Background information
- Born: Kaung Khant Zaw 29 July 1993 (age 32) Pyay, Myanmar
- Genres: pop music
- Occupations: Musician, actor
- Years active: 2012–present

= Han Htoo Zen =

Burmese television actor and musician

Han Htoo Zen (ဟန်ထူးဈာန်; born Kaung Khant Zaw 29 July 1993) is a Burmese television actor and singer. He is best known for his roles in several MRTV-4 series and become popular among the audience with his song "Lain Lain Mar Mar Nay Par Kalay Yal" and the series Mhaw Palin (2021), Yay Nathar Khin Khin Gyi (2023).

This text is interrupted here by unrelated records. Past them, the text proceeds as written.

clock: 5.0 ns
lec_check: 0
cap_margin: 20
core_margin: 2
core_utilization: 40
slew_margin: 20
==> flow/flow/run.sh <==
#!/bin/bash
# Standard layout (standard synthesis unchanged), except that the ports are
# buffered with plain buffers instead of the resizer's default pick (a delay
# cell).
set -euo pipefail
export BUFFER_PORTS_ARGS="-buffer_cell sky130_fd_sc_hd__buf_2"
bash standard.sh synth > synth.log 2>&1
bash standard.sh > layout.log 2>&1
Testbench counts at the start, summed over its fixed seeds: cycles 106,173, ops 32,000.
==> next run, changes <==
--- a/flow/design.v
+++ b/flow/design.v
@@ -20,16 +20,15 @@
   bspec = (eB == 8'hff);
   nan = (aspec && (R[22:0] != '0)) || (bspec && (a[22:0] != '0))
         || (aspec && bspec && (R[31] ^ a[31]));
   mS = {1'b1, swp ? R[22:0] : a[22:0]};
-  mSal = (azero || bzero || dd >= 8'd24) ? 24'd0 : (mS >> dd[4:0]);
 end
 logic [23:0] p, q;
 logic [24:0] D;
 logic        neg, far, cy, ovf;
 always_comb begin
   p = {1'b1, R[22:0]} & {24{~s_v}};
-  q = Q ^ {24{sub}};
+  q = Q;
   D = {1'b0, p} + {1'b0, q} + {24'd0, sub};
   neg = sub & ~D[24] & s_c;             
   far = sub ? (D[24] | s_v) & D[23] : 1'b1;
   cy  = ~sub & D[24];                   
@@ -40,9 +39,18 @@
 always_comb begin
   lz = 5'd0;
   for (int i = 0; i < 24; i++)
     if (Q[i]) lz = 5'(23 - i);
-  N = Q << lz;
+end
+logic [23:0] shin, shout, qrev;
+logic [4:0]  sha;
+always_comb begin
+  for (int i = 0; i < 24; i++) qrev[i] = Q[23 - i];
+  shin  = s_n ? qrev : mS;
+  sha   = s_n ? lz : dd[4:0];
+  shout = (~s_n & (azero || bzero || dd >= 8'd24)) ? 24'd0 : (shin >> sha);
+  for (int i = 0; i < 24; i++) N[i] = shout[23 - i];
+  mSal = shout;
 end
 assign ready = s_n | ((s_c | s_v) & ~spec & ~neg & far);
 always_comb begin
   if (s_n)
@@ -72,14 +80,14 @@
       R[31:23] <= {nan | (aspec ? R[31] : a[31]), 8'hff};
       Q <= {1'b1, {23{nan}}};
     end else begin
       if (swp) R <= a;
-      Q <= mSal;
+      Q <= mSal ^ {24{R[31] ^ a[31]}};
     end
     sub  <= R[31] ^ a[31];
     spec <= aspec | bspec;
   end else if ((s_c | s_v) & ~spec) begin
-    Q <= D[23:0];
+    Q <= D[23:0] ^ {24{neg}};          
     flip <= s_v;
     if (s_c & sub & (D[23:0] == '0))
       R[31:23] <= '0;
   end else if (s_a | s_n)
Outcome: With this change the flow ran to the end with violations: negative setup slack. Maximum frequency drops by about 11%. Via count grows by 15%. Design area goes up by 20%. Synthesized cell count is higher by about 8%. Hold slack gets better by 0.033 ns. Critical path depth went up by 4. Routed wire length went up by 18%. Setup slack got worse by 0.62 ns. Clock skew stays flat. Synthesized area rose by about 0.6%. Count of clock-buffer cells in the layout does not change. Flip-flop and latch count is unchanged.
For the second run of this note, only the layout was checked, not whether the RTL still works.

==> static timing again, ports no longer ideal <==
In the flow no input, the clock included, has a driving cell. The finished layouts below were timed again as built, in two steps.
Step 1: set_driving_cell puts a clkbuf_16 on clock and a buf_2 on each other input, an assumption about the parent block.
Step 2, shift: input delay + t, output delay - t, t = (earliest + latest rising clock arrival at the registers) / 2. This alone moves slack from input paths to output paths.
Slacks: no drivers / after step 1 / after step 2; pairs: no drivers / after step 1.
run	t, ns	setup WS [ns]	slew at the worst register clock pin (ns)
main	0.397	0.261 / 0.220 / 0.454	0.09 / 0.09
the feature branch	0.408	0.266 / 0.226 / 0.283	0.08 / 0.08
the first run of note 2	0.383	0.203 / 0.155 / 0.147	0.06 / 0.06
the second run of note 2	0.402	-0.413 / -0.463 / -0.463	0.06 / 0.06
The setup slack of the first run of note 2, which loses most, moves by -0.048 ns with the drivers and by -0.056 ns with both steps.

==Early life and education ==
Han Htoo Zen (ဟန်ထူးဈာန်; born Kaung Khant Zaw 29 July 1993) in Pyay, Myanmar to parents, Win Tin and Theingi Aung. He has one elder brother and one younger sister. He was attended his primary education at No.5 B.E.H.S Pyay and then he was graduated from Pyay University specializing in Geology.

==Career==
In 2012, He joining a local singing contest, Eain Mat Sone Yar or Dream Meet season 4 and made it up to 3rd runner up and got People Popular Choice Award.He debuted in 2017 with the first pop music album Celebrity. He was became popular after released his single song "Lain Lain Mar Mar Nay Par Kalay Yal" and "Kabar Char Par Say" which song from "Celebrity" music album. After that he was gained great audience all over the country and became top singer of Myanmar. Miss Fabulous International 1st runner up Maeya Sun Sun was also casting with the "Celebrity" song's music video in 2018.
In 2019, he debuted his second music album"Nann" which includes 12 songs. In 2019, he made his acting debut in the series "Thinn Kwel Ngte Doe Eain Apyan" (သင်းကွဲငှက်တို့အိမ်အပြန်).After that he acting debut in the MRTV 4 series, Mhaw Palin (မှော်ပလ္လင်) in 2020.He also sung song tracks in that TV series and another two series Ma Kyay Si(မကြေးစည်) and "Poe" (ပိုး).
He released multiple single songs. This songs; "Lain Lain Mar Mar Nay Par Kalay Yal" "Mway Yat Myay Thoe ALwan" "Note Ma Sat Nae Ngo Chin Tal" and "Chit Loh" are popular among the youth. He performed many shows and festival due to his popularity. On 29 July 2024, he celebrated his 30th birthday show "My name is Han Htoo Zen" in Yangon, Myanmar.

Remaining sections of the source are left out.